I think sleep is a massive factor tbh. I know people say 'Didn't you know little babies don't sleep?' and of course you know that on an intellectual level, but I don't think anything really prepares you for what that actually feels like when it's night after night. DD has always been a good sleeper, but a close friend who had a baby around the same time really struggled because her DD would only sleep in 45-min bursts for weeks. She went to the doctor thinking she had PND and the doctor suggested that she was perhaps just exhausted and running on empty, which it turned out was actually the case. Her DC suddenly started sleeping three-hour chunks v the 45-min ones and she said she felt back to her old self again –she was just absolutely knackered, and that level of tiredness affects everything you do. So don't underestimate how much being tired can affect things - make sure you are getting as much rest as you can, even if that means taking it in shifts to get some solid chunks of sleep.

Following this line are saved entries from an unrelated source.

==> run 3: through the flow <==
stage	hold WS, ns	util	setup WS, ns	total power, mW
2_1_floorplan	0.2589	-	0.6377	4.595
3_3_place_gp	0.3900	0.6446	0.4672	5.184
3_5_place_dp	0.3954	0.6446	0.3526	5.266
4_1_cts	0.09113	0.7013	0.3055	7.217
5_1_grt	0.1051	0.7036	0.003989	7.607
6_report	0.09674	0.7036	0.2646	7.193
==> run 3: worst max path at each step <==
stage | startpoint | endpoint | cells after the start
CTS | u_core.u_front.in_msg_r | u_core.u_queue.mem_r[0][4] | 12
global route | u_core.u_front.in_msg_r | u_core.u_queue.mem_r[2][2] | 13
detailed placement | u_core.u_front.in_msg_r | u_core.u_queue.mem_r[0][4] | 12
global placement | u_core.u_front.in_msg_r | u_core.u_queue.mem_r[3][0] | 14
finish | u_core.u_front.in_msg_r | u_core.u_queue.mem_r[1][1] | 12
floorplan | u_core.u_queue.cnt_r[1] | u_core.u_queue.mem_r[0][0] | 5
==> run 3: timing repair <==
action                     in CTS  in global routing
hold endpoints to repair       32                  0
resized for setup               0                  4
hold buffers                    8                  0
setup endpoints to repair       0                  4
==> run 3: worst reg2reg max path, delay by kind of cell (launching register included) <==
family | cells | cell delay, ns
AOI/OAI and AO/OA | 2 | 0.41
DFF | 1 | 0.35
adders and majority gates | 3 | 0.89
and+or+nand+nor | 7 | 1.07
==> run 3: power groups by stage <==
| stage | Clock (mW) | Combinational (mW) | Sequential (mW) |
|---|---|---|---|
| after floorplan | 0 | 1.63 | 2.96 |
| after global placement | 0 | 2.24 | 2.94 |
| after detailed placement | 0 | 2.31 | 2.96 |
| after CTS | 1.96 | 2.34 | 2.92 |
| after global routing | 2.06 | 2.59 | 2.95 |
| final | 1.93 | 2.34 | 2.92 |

PointOfTipping · 23/02/2020 15:09

Hi OP I remember trawling these boards a year ago asking posters when it got easier. DD is now 13 months and things are so so much better. I agree with PP that a huge part of it for me was sleep. She was an awful sleeper until she was one (sorry) and we did controlled crying. In three nights things improved drastically - she still wakes once or twice a night but she goes to bed at 7pm and settles quickly when she wakes up. The key thing is I'm not lying in bed, knackered, but too anxious to shut my eyes as I know I'm going to hear the crying and have to get up again.

It's so hard at the beginning especially if you have a baby which cries a lot. Now DD is in a proper routine (ish), is funny and happy and although she's still demanding she sleeps ok and has a two hour nap at the same time every day. When she's awake she doesn't just lie there screaming.

This has been a bit of a ramble but it does get easier - my advice is to try and give yourself something to look forward to once a month for the first year. Before you know it you'll have a little toddler and things will be much more normal.

ArtisanPopcorn · 23/02/2020 15:17

I've found it just gets easier and easier, baby bit was the worst. She's nearly 6 now. But others found the toddler bit harder than the baby bit so it's hard to say how it'll be for you.

April45 · 23/02/2020 22:14

For me, 12 weeks things became easier and I found a flow. That fog in the early stages with sleep deprivation feels relentless but it does change. I think I enjoyed 5 months onwards the most, DS is 3 and it just keeps getting more fun!

CautiousOptimist · 23/02/2020 22:29

I’m sorry you’re having a tough time OP, and I get it (mum of 3 here, the youngest 7 months).

What is it you’re finding hardest? Lack of sleep for you? Figuring out your baby’s sleep / routine? Lots of crying? Change of identity for you?

6 months + is brilliant in my opinion, once they can sit up to play, naps are more regular, they start to really interact and develop a personality and just give more back really.

Clevs · 23/02/2020 22:50

The massive smile and the run towards you with arms outstretched when you collect them from nursery.

BackforGood · 23/02/2020 22:56

What @DesLynamsMoustache said.
I didn't enjoy the small baby time.
Don't get me wrong - I can coo over a tiny baby with the best of them, but that is very different from being responsible for them 24/7 and being sleep deprived.